Thursday, October 18, 2012

Dear Gideon

Dear Gideon, 

I remember writing you a letter, before you were born. I was a ball of pure anticipation. I was naive and I had no clue what being a mom really meant. All I knew is that I'd love you and do my best by you. I had no idea what love was until I looked into your tiny face. 












I planned on an all natural labor and delivery. I imagined exactly how it would be, planned out every detail. Then reality happened, and it all changed. It was the most difficult experience of my life. I had to be induced, you were wrongly positioned, and no matter what the midwives did, you just didn't want to come out! Eventually, after nearly 3 days of hard labor, they had to "suction" you out.  I just praise the Lord that you were healthy, and you didn't end up being a c-section. 
When they finally got you out all the nurses and midwives gasped.
"He's Huge!" they said. 
You were 9 lbs 7 oz. In the world of first babies you might as well have been the incredible hulk. All I could think was, 
"I am a Mommy!!!" as tears overflowed down my cheeks. I held you to my bare chest and whispered into your ear, over and over, "I am your mommy!"  Daddy, by my side, crying and stroking your cheek. Marveling at the incredible perfection that was you. A person. A whole person.


Everyone warned me about how much work being a mom, could be, but what they left out is how worth it, it all is. I had never been so exhausted as when I was struggling to keep my new big baby boy fully fed; constantly either nursing or pumping. It never really felt like work, though. I just remember feeling this new level of strength, because I was doing it all for you. 




Life with you has been such a blessing. I have had the indescribable joy of watching your personality unfold. You are such a distinct individual who has known who he is since that very first day, in my arms. Each day growing and expressing new levels of yourself. 




You are brilliant and kind. You have always expressed a sense of empathy that isn't supposed to exist in babies and small children. Placing your chubby little hand upon my cheek when you would see me cry, and even before you had words, you do what you could to comfort me.

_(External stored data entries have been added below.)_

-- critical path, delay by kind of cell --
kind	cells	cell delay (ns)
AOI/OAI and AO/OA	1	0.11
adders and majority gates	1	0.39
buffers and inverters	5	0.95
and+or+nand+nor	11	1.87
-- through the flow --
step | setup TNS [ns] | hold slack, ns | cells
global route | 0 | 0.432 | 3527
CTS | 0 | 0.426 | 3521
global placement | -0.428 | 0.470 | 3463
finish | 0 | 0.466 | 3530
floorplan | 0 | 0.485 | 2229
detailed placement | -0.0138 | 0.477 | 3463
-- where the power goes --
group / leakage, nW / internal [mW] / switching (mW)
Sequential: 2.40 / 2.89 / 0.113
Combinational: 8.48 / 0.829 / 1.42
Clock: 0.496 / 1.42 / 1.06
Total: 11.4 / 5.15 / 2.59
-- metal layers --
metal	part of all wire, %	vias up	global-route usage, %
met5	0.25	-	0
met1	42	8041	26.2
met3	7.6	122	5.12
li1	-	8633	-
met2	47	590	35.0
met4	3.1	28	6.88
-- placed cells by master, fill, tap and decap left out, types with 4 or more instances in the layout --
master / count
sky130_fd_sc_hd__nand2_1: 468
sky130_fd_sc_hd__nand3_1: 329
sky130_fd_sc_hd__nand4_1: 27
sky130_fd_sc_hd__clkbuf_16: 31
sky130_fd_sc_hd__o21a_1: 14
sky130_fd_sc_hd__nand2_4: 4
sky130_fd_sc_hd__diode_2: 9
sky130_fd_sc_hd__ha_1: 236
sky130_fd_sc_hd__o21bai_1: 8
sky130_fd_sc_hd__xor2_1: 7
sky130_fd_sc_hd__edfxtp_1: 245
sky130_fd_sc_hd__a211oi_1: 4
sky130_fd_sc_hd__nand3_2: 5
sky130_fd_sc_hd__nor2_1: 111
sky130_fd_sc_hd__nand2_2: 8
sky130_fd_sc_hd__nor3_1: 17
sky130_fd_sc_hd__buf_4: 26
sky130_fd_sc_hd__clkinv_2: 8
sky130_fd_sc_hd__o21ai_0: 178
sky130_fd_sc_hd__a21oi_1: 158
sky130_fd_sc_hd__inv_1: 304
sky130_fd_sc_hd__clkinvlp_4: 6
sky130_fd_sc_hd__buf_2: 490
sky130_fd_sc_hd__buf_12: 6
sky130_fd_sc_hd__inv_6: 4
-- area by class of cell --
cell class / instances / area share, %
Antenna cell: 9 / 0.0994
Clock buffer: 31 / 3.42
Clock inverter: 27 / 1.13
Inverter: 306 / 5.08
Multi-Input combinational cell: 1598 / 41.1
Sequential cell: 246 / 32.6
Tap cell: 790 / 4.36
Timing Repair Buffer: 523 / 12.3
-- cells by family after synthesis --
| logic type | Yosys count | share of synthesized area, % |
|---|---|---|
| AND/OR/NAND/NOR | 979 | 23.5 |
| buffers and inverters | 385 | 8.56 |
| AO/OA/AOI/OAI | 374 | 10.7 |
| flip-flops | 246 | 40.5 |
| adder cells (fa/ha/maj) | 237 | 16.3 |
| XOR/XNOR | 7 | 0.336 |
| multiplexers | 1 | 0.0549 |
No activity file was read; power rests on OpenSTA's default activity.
===== src/rtl/core/utf8_to_latin1_decoder.sv =====
// Top level of the UTF-8 to 8-bit character decoder: front, run queue, back.
// Depends on u2l_pkg, u2l_front, u2l_queue, u2l_back and the assertion header.
//
//  channel  direction  payload                                   handshake
//  s_*      in         tdata[7:0] in_byte                        s_tvalid/s_tready
//  m_*      out        tdata[7:0] out_char, tuser end_of_text,   m_tvalid/m_tready
//                      tlast last_of_run
//  cfg_*    in         cfg_data[7:0] replacement_char            cfg_valid/cfg_ready
//
// One byte is accepted per cycle while the run queue has room.
// A byte that yields k characters occupies the output for k transfers; runs of up
// to four characters drain from the queue head, which sets the sustained rate.
// Reset clears the held sequence, the queue and sets replacement_char to '?'.
// Input and output stall independently through the queue; cfg is always ready.
`include "utf8_to_latin1_decoder_assert.svh"

module utf8_to_latin1_decoder
    import u2l_pkg::*;
#(
    parameter int QUEUE_DEPTH = QUEUE_DEPTH_DEF
)
(
    input  logic       clk,
    input  logic       rst_n,
    input  logic       s_tvalid,
    output logic       s_tready,
    input  logic [7:0] s_tdata,   // [7:0] in_byte
    output logic       m_tvalid,
    input  logic       m_tready,
    output logic [7:0] m_tdata,   // [7:0] out_char
    output logic       m_tuser,   // [0] end_of_text
    output logic       m_tlast,
    input  logic       cfg_valid,
    output logic       cfg_ready,
    input  logic [7:0] cfg_data
);

    char_t   repl_reg, repl_next;
    logic    push;
    run_t    push_run;
    logic    pop;
    run_t    head;
    q_stat_t q_stat;

    assign cfg_ready = 1'b1;
    assign repl_next = (cfg_valid && cfg_ready) ? cfg_data : repl_reg;

    always_ff @(posedge clk or negedge rst_n)
    begin
        if (!rst_n)
            repl_reg <= REPL_RESET;
        else
            repl_reg <= repl_next;
    end

    u2l_front u_front
    (
        .clk       (clk),
        .rst_n     (rst_n),
        .s_tvalid  (s_tvalid),
        .s_tready  (s_tready),
        .s_tdata   (s_tdata),
        .repl_char (repl_reg),
        .q_stat    (q_stat),
        .push      (push),
        .push_run  (push_run)
    );

    u2l_queue #(
        .DEPTH (QUEUE_DEPTH)
    ) u_queue
    (
        .clk      (clk),
        .rst_n    (rst_n),
        .push     (push),
        .push_run (push_run),
        .pop      (pop),
        .head     (head),
        .q_stat   (q_stat)
    );

    u2l_back u_back
    (
        .clk      (clk),
        .rst_n    (rst_n),
        .head     (head),
        .q_stat   (q_stat),
        .pop      (pop),
        .m_tvalid (m_tvalid),
        .m_tready (m_tready),
        .m_tdata  (m_tdata),
        .m_tuser  (m_tuser),
        .m_tlast  (m_tlast)
    );

    `U2L_ASSERT_SAME(a_eot_is_nul, m_tvalid && m_tuser, m_tdata == NUL_BYTE && m_tlast, "end marker must be a zero char closing its run")
    `U2L_ASSERT_SAME(a_no_push_full, push, !q_stat.full, "run pushed into full queue")
    `U2L_ASSERT_NEXT(a_pop_empty_follow, pop && q_stat.full, !q_stat.empty && !q_stat.full, "queue count wrong after pop from full")

endmodule

===== config.mk =====
export PLATFORM = sky130hd
export DESIGN_NAME = utf8_to_latin1_decoder
export DESIGN_NICKNAME = d
export VERILOG_FILES = /design/src/rtl/core/u2l_pkg.sv /design/src/rtl/core/u2l_front.sv /design/src/rtl/core/u2l_queue.sv /design/src/rtl/core/u2l_back.sv /design/src/rtl/core/utf8_to_latin1_decoder.sv
export VERILOG_INCLUDE_DIRS = /design/src /design/src/rtl/core
export SDC_FILE = /design/constraint.sdc
export NUM_CORES = 1
export LEC_CHECK = 0
export BUFFER_PORTS_ARGS = -buffer_cell sky130_fd_sc_hd__buf_2
export CORE_MARGIN = 1
export CORE_UTILIZATION = 40
export DETAILED_ROUTE_END_ITERATION = 8
export PLACE_DENSITY = 0.66
export SLEW_MARGIN = 10
export SYNTH_ARGS = -nofsm -noshare
export SYNTH_HDL_FRONTEND = slang
export SYNTH_SLANG_ARGS = --single-unit

===== constraint.sdc =====
create_clock -name clk -period 8.94 [get_ports clk]
set_input_delay 1.788 -clock clk [delete_from_list [all_inputs] [get_ports clk]]
set_output_delay 1.788 -clock clk [all_outputs]
set_load 0.005 [all_outputs]
`src/hw/rtl/dmwb_pkg.sv`:
```
// Shared definitions for the direct-mapped write-back tag controller.
// Command codes, default sizes and the per-request flag bundle.
// No dependencies.
package dmwb_pkg;

	localparam int SETS_DEF       = 32768;
	localparam int BLOCK_BITS_DEF = 23;
	localparam int CMD_W          = 2;

	localparam logic [CMD_W-1:0] CMD_READ   = 2'd0;
	localparam logic [CMD_W-1:0] CMD_WRITE  = 2'd1;
	localparam logic [CMD_W-1:0] CMD_REMOVE = 2'd2;
	localparam logic [CMD_W-1:0] CMD_SYNC   = 2'd3;

	// Outcome flags of one lookup
	typedef struct packed {
		logic hit;
		logic writeback;
		logic fetch;
	} dmwb_flags_t;

endpackage

```
`src/hw/rtl/dmwb_update.sv`:
```
// Per-command line update: hit test, eviction, fetch and new line word.
// Purely combinational. Uses dmwb_pkg.
module dmwb_update
	import dmwb_pkg::*;
#(
	parameter int SLOT_W     = 15,
	parameter int TAG_W      = 8,
	parameter int BLOCK_BITS = BLOCK_BITS_DEF
) (
	input  logic [CMD_W-1:0]      cmd,
	input  logic [TAG_W-1:0]      req_tag,
	input  logic [SLOT_W-1:0]     slot,
	input  logic [TAG_W+1:0]      old_word,
	output dmwb_flags_t           flags,
	output logic [BLOCK_BITS-1:0] wb_block,
	output logic [TAG_W+1:0]      new_word
);

	logic             old_valid;
	logic             old_dirty;
	logic [TAG_W-1:0] old_tag;
	logic             match;
	logic [BLOCK_BITS-1:0] old_blk;

	assign old_valid = old_word[TAG_W+1];
	assign old_dirty = old_word[TAG_W];
	assign old_tag   = old_word[TAG_W-1:0];
	assign match     = old_valid && (old_tag == req_tag);
	// Block held by the line; on a hit this equals the requested block
	assign old_blk   = (BLOCK_BITS'(old_tag) << SLOT_W) | BLOCK_BITS'(slot);

	always_comb begin
		flags.hit       = match;
		flags.writeback = 1'b0;
		flags.fetch     = 1'b0;
		new_word        = old_word;
		unique case (cmd)
			CMD_READ, CMD_WRITE: begin
				if (!match) begin
					flags.writeback = old_valid && old_dirty;
					flags.fetch     = (cmd == CMD_READ);
					new_word        = {1'b1, (cmd == CMD_WRITE), req_tag};
				end else if (cmd == CMD_WRITE) begin
					new_word[TAG_W] = 1'b1;
				end
			end
			CMD_REMOVE: begin
				if (match) begin
					new_word[TAG_W+1] = 1'b0;
					new_word[TAG_W]   = 1'b0;
				end
			end
			CMD_SYNC: begin
				if (match && old_dirty) begin
					flags.writeback = 1'b1;
					new_word[TAG_W] = 1'b0;
				end
			end
			default: begin
				new_word = old_word;
			end
		endcase
		wb_block = flags.writeback ? old_blk : '0;
	end

endmodule

```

Other children crying inspired you to wish to care for them. You beam bright with a nurturing spirit. A mind for control and order, but a heart to love! 


When you're sister came along you didn't once exhibit jealousy. You didn't claw for my attention or resent her. You assume the brother role with strength and grace. It's inevitable that you don't always display patience, or self control. You and Gabby spend a great deal of time together, which leads to good days and bad days in your relationship. You, however, on a whole, have this way of teaching her and helping her that brings a proud tear to rest in the corner of my eye. 

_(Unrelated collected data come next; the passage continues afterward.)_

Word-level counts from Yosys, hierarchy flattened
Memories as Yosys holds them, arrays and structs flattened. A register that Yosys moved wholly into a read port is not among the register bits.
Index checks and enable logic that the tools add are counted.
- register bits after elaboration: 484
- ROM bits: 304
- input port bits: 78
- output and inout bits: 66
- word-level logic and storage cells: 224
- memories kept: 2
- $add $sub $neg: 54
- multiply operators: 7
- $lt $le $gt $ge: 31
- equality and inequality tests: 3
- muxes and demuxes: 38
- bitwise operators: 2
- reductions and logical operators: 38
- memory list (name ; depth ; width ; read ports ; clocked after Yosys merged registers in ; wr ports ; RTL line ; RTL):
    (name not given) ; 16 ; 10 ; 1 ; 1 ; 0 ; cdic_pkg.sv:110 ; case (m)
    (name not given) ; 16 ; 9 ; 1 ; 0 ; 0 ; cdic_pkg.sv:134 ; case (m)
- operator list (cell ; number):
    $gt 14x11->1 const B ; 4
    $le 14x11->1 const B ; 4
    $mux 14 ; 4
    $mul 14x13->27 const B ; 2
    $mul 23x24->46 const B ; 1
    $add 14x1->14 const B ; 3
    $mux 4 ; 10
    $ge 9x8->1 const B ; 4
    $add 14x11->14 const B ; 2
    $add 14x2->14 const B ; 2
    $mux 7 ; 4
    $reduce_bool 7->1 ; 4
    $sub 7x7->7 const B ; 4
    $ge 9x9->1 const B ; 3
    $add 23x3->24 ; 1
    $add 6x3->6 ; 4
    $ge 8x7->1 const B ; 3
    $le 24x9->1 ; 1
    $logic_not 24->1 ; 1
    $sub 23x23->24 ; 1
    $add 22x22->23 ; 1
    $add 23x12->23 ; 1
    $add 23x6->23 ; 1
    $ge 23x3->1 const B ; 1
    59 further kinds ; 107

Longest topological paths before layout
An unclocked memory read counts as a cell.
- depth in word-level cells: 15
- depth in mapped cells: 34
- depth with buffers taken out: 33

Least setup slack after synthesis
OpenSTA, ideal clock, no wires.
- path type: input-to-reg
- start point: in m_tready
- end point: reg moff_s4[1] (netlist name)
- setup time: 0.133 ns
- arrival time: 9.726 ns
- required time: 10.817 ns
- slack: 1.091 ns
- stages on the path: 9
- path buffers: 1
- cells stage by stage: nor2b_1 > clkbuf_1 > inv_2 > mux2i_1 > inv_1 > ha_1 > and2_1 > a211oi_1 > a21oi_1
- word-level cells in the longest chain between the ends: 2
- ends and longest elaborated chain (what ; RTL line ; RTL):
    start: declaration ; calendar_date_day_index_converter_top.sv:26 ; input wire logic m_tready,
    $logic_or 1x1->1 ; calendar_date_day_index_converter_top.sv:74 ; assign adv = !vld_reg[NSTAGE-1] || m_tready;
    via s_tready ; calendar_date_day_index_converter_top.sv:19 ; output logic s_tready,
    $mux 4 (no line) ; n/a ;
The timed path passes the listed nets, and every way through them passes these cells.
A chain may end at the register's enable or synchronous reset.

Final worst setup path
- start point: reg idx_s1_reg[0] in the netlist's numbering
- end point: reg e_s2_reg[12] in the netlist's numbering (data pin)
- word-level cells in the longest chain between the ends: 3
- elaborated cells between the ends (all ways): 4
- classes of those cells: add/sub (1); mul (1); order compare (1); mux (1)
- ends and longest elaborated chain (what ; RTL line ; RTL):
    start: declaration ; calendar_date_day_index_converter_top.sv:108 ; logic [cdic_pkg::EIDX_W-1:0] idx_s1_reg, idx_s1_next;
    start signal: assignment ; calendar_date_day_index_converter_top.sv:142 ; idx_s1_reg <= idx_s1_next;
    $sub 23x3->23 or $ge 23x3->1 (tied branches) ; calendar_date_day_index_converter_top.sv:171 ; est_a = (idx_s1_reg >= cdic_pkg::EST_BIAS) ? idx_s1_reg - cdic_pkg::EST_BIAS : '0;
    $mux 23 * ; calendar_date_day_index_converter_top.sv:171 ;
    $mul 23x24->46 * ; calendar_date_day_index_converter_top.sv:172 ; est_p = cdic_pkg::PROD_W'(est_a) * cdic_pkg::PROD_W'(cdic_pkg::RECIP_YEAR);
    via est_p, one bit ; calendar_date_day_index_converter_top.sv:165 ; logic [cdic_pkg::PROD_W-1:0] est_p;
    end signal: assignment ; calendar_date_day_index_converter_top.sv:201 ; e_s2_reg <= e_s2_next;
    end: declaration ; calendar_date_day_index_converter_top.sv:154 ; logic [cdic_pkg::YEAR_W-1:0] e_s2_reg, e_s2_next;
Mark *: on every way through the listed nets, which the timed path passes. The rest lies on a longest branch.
===== src/sv/smvi_ctrl.sv =====
`timescale 1ns / 1ps
// Controller state machine of the sparse matrix-vector engine.
// Depends on smvi_pkg; drives the datapath through command and status structs.
module smvi_ctrl (
    input  logic            clk,
    input  logic            rst_n,
    input  logic            start,
    output logic            busy,
    input  smvi_pkg::sts_t  sts,
    output smvi_pkg::cmd_t  cmd
);

    smvi_pkg::state_t state_reg, state_next;

    always_ff @(posedge clk or negedge rst_n)
    begin
        if (!rst_n)
        begin
            state_reg <= smvi_pkg::S_RST_CLR;
        end
        else
        begin
            state_reg <= state_next;
        end
    end

    always_comb
    begin
        state_next = state_reg;
        cmd = '0;
        busy = (state_reg != smvi_pkg::S_IDLE);
        case (state_reg)
            smvi_pkg::S_RST_CLR:
            begin
                cmd.res_clr_wr = 1'b1;
                cmd.idx_inc = 1'b1;
                if (sts.sweep_last)
                begin
                    cmd.idx_inc = 1'b0;
                    cmd.idx_clr = 1'b1;
                    state_next = smvi_pkg::S_IDLE;
                end
            end
            smvi_pkg::S_IDLE:
            begin
                if (start)
                begin
                    cmd.load = 1'b1;
                    state_next = smvi_pkg::S_EXEC;
                end
            end
            smvi_pkg::S_EXEC:
            begin
                if (sts.is_run)
                begin
                    cmd.idx_clr = 1'b1;
                    cmd.pass_clr = 1'b1;
                    cmd.run_begin = 1'b1;
                    state_next = smvi_pkg::S_RUN_CLR;
                end
                else
                begin
                    cmd.exec = 1'b1;
                    state_next = smvi_pkg::S_FINISH;
                end
            end
            smvi_pkg::S_RUN_CLR:
            begin
                cmd.res_clr_wr = 1'b1;
                cmd.idx_inc = 1'b1;
                if (sts.sweep_last)
                begin
                    cmd.idx_inc = 1'b0;
                    cmd.idx_clr = 1'b1;
                    state_next = smvi_pkg::S_PASS_CHK;
                end
            end
            smvi_pkg::S_PASS_CHK:
            begin
                if (sts.pass_done)
                begin
                    cmd.run_end = 1'b1;
                    state_next = smvi_pkg::S_FINISH;
                end
                else if (sts.nz_empty)
                begin
                    state_next = smvi_pkg::S_COPY_RD;
                end
                else
                begin
                    state_next = smvi_pkg::S_NZ_ADDR;
                end
            end
            smvi_pkg::S_NZ_ADDR:
            begin
                cmd.nz_rd = 1'b1;
                state_next = smvi_pkg::S_NZ_FETCH;
            end
            smvi_pkg::S_NZ_FETCH:
            begin
                cmd.gather = 1'b1;
                state_next = smvi_pkg::S_NZ_MUL;
            end
            smvi_pkg::S_NZ_MUL:
            begin
                cmd.mul = 1'b1;
                state_next = smvi_pkg::S_NZ_ACC;
            end
            smvi_pkg::S_NZ_ACC:
            begin
                cmd.acc_wr = 1'b1;
                if (sts.nz_last)
                begin
                    cmd.idx_clr = 1'b1;
                    state_next = smvi_pkg::S_COPY_RD;
                end
                else
                begin
                    cmd.idx_inc = 1'b1;
                    state_next = smvi_pkg::S_NZ_ADDR;
                end
            end
            smvi_pkg::S_COPY_RD:
            begin
                cmd.copy_rd = 1'b1;
                state_next = smvi_pkg::S_COPY_WR;
            end
            smvi_pkg::S_COPY_WR:
            begin
                cmd.copy_wr = 1'b1;
                if (sts.copy_last)
                begin
                    cmd.idx_clr = 1'b1;
                    cmd.pass_inc = 1'b1;
                    state_next = smvi_pkg::S_PASS_CHK;
                end
                else
                begin
                    cmd.idx_inc = 1'b1;
                    state_next = smvi_pkg::S_COPY_RD;
                end
            end
            smvi_pkg::S_FINISH:
            begin
                cmd.finish = 1'b1;
                state_next = smvi_pkg::S_IDLE;
            end
            default:
            begin
                state_next = smvi_pkg::S_IDLE;
            end
        endcase
    end

endmodule
## src/hdl/lob_pkg.sv

```systemverilog
`timescale 1ns / 1ps
// ----------------------------------------------------------------------------
// lob_pkg
// Shared types and constants of the limit order book matcher.
// ----------------------------------------------------------------------------
package lob_pkg;

   // default book geometry
   localparam int LOB_LADDER_SLOTS     = 256;
   localparam int LOB_ORDERS_PER_LEVEL = 8;

   // slots covered by one group of the best-level search
   localparam int LOB_GROUP_SIZE = 16;
   localparam int LOB_GROUP_BITS = 4;

   // order side codes
   localparam logic SIDE_BUY  = 1'b0;
   localparam logic SIDE_SELL = 1'b1;

   typedef enum logic [1:0] {
      ST_FILLED = 2'd0,
      ST_RESTED = 2'd1,
      ST_WINDOW = 2'd2,
      ST_FULL   = 2'd3
   } status_type;

   typedef struct packed {
      logic        side;
      logic [31:0] price;
      logic [31:0] quantity;
      logic [31:0] reference;
   } lob_order_type;

   typedef struct packed {
      status_type  status;
      logic [31:0] buyer_reference;
      logic [31:0] seller_reference;
      logic [31:0] fill_price;
      logic [31:0] fill_quantity;
   } lob_result_type;

   typedef enum logic [3:0] {
      E_IDLE,
      E_GROUP,
      E_SLOT,
      E_OPP_RD,
      E_OPP_CHK,
      E_FILL,
      E_OWN_RD,
      E_OWN_CHK,
      E_SEND
   } eng_state_type;

endpackage

```

## src/hdl/lob_if.sv

```systemverilog
`timescale 1ns / 1ps
// ----------------------------------------------------------------------------
// lob_req_if / lob_rsp_if
// Valid/ready channels for incoming orders and for match results.
// ----------------------------------------------------------------------------
interface lob_req_if;
   logic        valid;
   logic        ready;
   logic        order_side;
   logic [31:0] order_price;
   logic [31:0] order_quantity;
   logic [31:0] order_reference;

   modport source (output valid, output order_side, output order_price,
                   output order_quantity, output order_reference, input ready);
   modport sink   (input valid, input order_side, input order_price,
                   input order_quantity, input order_reference, output ready);
endinterface


```

## src/hdl/lob_front.sv

```systemverilog
`timescale 1ns / 1ps
// ----------------------------------------------------------------------------
// lob_front
// Accepts orders, checks the price window and queues them for the engine.
// ----------------------------------------------------------------------------
module lob_front
   import lob_pkg::*;
#(
   parameter int LADDER_SLOTS = LOB_LADDER_SLOTS,
   localparam int SlotW = $clog2(LADDER_SLOTS)
) (
   input  logic               clock,
   input  logic               reset,
   input  logic               csr_write_enable,
   input  logic [31:0]        csr_write_data,
   lob_req_if.sink            req_ch,
   output logic               q_valid,
   input  logic               q_ready,
   output lob_order_type      q_order,
   output logic [SlotW-1:0]   q_slot,
   output logic               q_in_window
);

   logic [31:0]      base_price_ff;
   lob_order_type    q_order_ff  [2];
   logic [SlotW-1:0] q_slot_ff   [2];
   logic             q_win_ff    [2];
   logic             wr_ptr_ff, wr_ptr_in;
   logic             rd_ptr_ff, rd_ptr_in;
   logic [1:0]       count_ff, count_in;

   logic             push;
   logic             pop;
   logic [31:0]      offset;
   logic             in_window;

   // hold base price
   always_ff @(posedge clock) begin
      if (reset) begin
         base_price_ff <= '0;
      end else if (csr_write_enable) begin
         base_price_ff <= csr_write_data;
      end
   end

   // classify against the price window
   always_comb begin
      offset    = req_ch.order_price - base_price_ff;
      in_window = (req_ch.order_price >= base_price_ff) &&
                  (offset < 32'(LADDER_SLOTS));
   end

   assign req_ch.ready = (count_ff != 2'd2);
   assign push         = req_ch.valid && req_ch.ready;
   assign pop          = q_valid && q_ready;

   // advance queue pointers
   always_comb begin
      wr_ptr_in = push ? ~wr_ptr_ff : wr_ptr_ff;
      rd_ptr_in = pop  ? ~rd_ptr_ff : rd_ptr_ff;
      count_in  = count_ff + {1'b0, push} - {1'b0, pop};
   end

   always_ff @(posedge clock) begin
      if (reset) begin
         wr_ptr_ff <= 1'b0;
         rd_ptr_ff <= 1'b0;
         count_ff  <= 2'd0;
      end else begin
         wr_ptr_ff <= wr_ptr_in;
         rd_ptr_ff <= rd_ptr_in;
         count_ff  <= count_in;
      end
   end

   // store the classified transaction
   always_ff @(posedge clock) begin
      if (push) begin
         q_order_ff[wr_ptr_ff] <= '{side:      req_ch.order_side,
                                    price:     req_ch.order_price,
                                    quantity:  req_ch.order_quantity,
                                    reference: req_ch.order_reference};
         q_slot_ff[wr_ptr_ff]  <= offset[SlotW-1:0];
         q_win_ff[wr_ptr_ff]   <= in_window;
      end
   end

   assign q_valid     = (count_ff != 2'd0);
   assign q_order     = q_order_ff[rd_ptr_ff];
   assign q_slot      = q_slot_ff[rd_ptr_ff];
   assign q_in_window = q_win_ff[rd_ptr_ff];

endmodule

```

## src/flat_wrapper.sv

```systemverilog
// flat-port wrapper written by rule: the top's interface ports become plain ports
module lob_front_flat import lob_pkg::*;
#(
   parameter int LADDER_SLOTS = LOB_LADDER_SLOTS,
   localparam int SlotW = $clog2(LADDER_SLOTS)
)
  (clock, reset, csr_write_enable, csr_write_data, q_valid, q_ready, q_order, q_slot, q_in_window, req_ch_valid, req_ch_order_side, req_ch_order_price, req_ch_order_quantity, req_ch_order_reference, req_ch_ready);
  lob_req_if req_ch_i ();
  input  logic clock;
  input  logic reset;
  input  logic csr_write_enable;
  input  logic [31:0] csr_write_data;
  output logic q_valid;
  input  logic q_ready;
  output lob_order_type q_order;
  output logic [SlotW-1:0] q_slot;
  output logic q_in_window;
  input wire logic [$bits(req_ch_i.valid)-1:0] req_ch_valid;
  input wire logic [$bits(req_ch_i.order_side)-1:0] req_ch_order_side;
  input wire logic [$bits(req_ch_i.order_price)-1:0] req_ch_order_price;
  input wire logic [$bits(req_ch_i.order_quantity)-1:0] req_ch_order_quantity;
  input wire logic [$bits(req_ch_i.order_reference)-1:0] req_ch_order_reference;
  output wire logic [$bits(req_ch_i.ready)-1:0] req_ch_ready;
  assign req_ch_i.valid = req_ch_valid;
  assign req_ch_i.order_side = req_ch_order_side;
  assign req_ch_i.order_price = req_ch_order_price;
  assign req_ch_i.order_quantity = req_ch_order_quantity;
  assign req_ch_i.order_reference = req_ch_order_reference;
  assign req_ch_ready = req_ch_i.ready;
  lob_front #(.LADDER_SLOTS(LADDER_SLOTS)) u_core (.clock(clock), .reset(reset), .csr_write_enable(csr_write_enable), .csr_write_data(csr_write_data), .req_ch(req_ch_i), .q_valid(q_valid), .q_ready(q_ready), .q_order(q_order), .q_slot(q_slot), .q_in_window(q_in_window));
endmodule
```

I often wonder what you will accomplish in your life. 
Will your mechanical strength lead you to a career in engineering or architecture? 
Will your love for guiding and helping lead you into teaching? 
Will your compassion draw you to medicine? 
I do know one thing, what ever you choose, you will be great. Not because of anything that I've done, but because of the spirit the Lord has blessed you with.  You are a fighter!


I am honored to be your mother and I look forward to spending the rest of my life as such. I am so proud of you, Gideon. With any luck, you will grow to be a man of great integrity and strength, just like your dad.